▸ What you should do:
In the data below, find each line that contains the word "async" and copy it.

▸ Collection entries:
**src/rtl/debug_unit_pkg.sv**
```systemverilog
// debug_unit_pkg: shared types and constants for the CPU debug unit.
// Holds the FSM state encoding, response length and default start command.
package debug_unit_pkg;

    typedef enum logic [1:0] {
        IDLE = 2'd0,
        RUN  = 2'd1,
        SEND = 2'd2
    } state_t;

    localparam int N_RESP_BYTES = 6;
    localparam logic [7:0] START_CMD_DEF = 8'h53;

endpackage

```
**src/rtl/debug_unit_sat_counter.sv**
```systemverilog
// sat_counter: cycle counter that clears, counts when enabled, sticks at all-ones.
// Ports: clk, rst_n (async, active-low), clear, enable, count[W-1:0].
module sat_counter #(
    parameter int W = 16
) (
    input  logic         clk,
    input  logic         rst_n,
    input  logic         clear,
    input  logic         enable,
    output logic [W-1:0] count
);

    always_ff @(posedge clk or negedge rst_n) begin
        if (!rst_n) begin
            count <= '0;
        end else if (clear) begin
            count <= '0;
        end else if (enable && (count != '1)) begin
            count <= count + 1'b1;
        end
    end

endmodule

```
**src/rtl/debug_unit.sv**
```systemverilog
// debug_unit: UART-driven run control for a small CPU. A START_CMD byte starts
// a run; on HLT it reports PC, ACC and the enabled-cycle count as six bytes.
// Ports: CLK, RESET (async active-low), rx_empty/r_data/rd_uart (receive FIFO),
// tx_full/wr_uart/w_data (transmit FIFO), halt/pc/acc/cpu_en (CPU), busy.
// Build option: DEBUG_UNIT_ECHO_EN echoes non-start bytes back to the host.
module debug_unit
    import debug_unit_pkg::*;
#(
    parameter int N_BIT   = 8,
    parameter int PC_BIT  = 11,
    parameter int ACC_BIT = 16,
    parameter int CNT_BIT = 16,
    parameter logic [N_BIT-1:0] START_CMD = N_BIT'(START_CMD_DEF)
) (
    input  logic               CLK,
    input  logic               RESET,
    input  logic               rx_empty,
    input  logic [N_BIT-1:0]   r_data,
    output logic               rd_uart,
    input  logic               tx_full,
    output logic               wr_uart,
    output logic [N_BIT-1:0]   w_data,
    input  logic               halt,
    input  logic [PC_BIT-1:0]  pc,
    input  logic [ACC_BIT-1:0] acc,
    output logic               cpu_en,
    output logic               busy
);

    localparam int W2    = 2 * N_BIT;
    localparam int IDX_W = $clog2(N_RESP_BYTES);
    localparam logic [IDX_W-1:0] LAST = IDX_W'(N_RESP_BYTES - 1);

    state_t               state, state_n;
    logic [IDX_W-1:0]     idx;
    logic [PC_BIT-1:0]    pc_q;
    logic [ACC_BIT-1:0]   acc_q;
    logic [CNT_BIT-1:0]   count;
    logic                 clear;
    logic                 rd, wr;
    logic [N_BIT-1:0]     wd;
    logic [N_BIT-1:0]     resp_byte;
    logic [W2-1:0]        pc_ext, acc_ext, cnt_ext;

    // Counter stops once cpu_en drops, so in SEND it still holds the
    // value reached at the end of the halt cycle.
    sat_counter #(
        .W(CNT_BIT)
    ) u_cnt (
        .clk   (CLK),
        .rst_n (RESET),
        .clear (clear),
        .enable(cpu_en),
        .count (count)
    );

    assign cpu_en = (state == RUN);
    assign busy   = (state != IDLE);

    assign pc_ext  = W2'(pc_q);
    assign acc_ext = W2'(acc_q);
    assign cnt_ext = W2'(count);

    always_comb begin
        resp_byte = '0;
        case (idx)
            3'd0:    resp_byte = pc_ext[N_BIT-1:0];
            3'd1:    resp_byte = pc_ext[W2-1:N_BIT];
            3'd2:    resp_byte = acc_ext[N_BIT-1:0];
            3'd3:    resp_byte = acc_ext[W2-1:N_BIT];
            3'd4:    resp_byte = cnt_ext[N_BIT-1:0];
            3'd5:    resp_byte = cnt_ext[W2-1:N_BIT];
            default: resp_byte = '0;
        endcase
    end

    always_comb begin
        state_n = state;
        rd      = 1'b0;
        wr      = 1'b0;
        wd      = '0;
        clear   = 1'b0;
        unique case (state)
            IDLE: begin
                if (!rx_empty) begin
                    if (r_data == START_CMD) begin
                        rd      = 1'b1;
                        clear   = 1'b1;
                        state_n = RUN;
                    end else begin
`ifdef DEBUG_UNIT_ECHO_EN
                        if (!tx_full) begin
                            rd = 1'b1;
                            wr = 1'b1;
                            wd = r_data;
                        end
`else
                        rd = 1'b1;
`endif
                    end
                end
            end
            RUN: begin
                if (halt) state_n = SEND;
            end
            SEND: begin
                wd = resp_byte;
                if (!tx_full) begin
                    wr = 1'b1;
                    if (idx == LAST) state_n = IDLE;
                end
            end
            default: state_n = IDLE;
        endcase
    end

    // FIFO strobes and data are forced low while reset is held, even
    // though they are otherwise combinational from the FIFO flags.
    assign rd_uart = rd & RESET;
    assign wr_uart = wr & RESET;
    assign w_data  = RESET ? wd : '0;

    always_ff @(posedge CLK or negedge RESET) begin
        if (!RESET) begin
            state <= IDLE;
        end else begin
            state <= state_n;
        end
    end

    always_ff @(posedge CLK or negedge RESET) begin
        if (!RESET) begin
            idx <= '0;
        end else if (state != SEND) begin
            idx <= '0;
        end else if (wr) begin
            idx <= (idx == LAST) ? '0 : idx + 1'b1;
        end
    end

    always_ff @(posedge CLK or negedge RESET) begin
        if (!RESET) begin
            pc_q  <= '0;
            acc_q <= '0;
        end else if ((state == RUN) && halt) begin
            pc_q  <= pc;
            acc_q <= acc;
        end
    end

endmodule

```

▸ Response to the task:
// Ports: clk, rst_n (async, active-low), clear, enable, count[W-1:0].
// Ports: CLK, RESET (async active-low), rx_empty/r_data/rd_uart (receive FIFO),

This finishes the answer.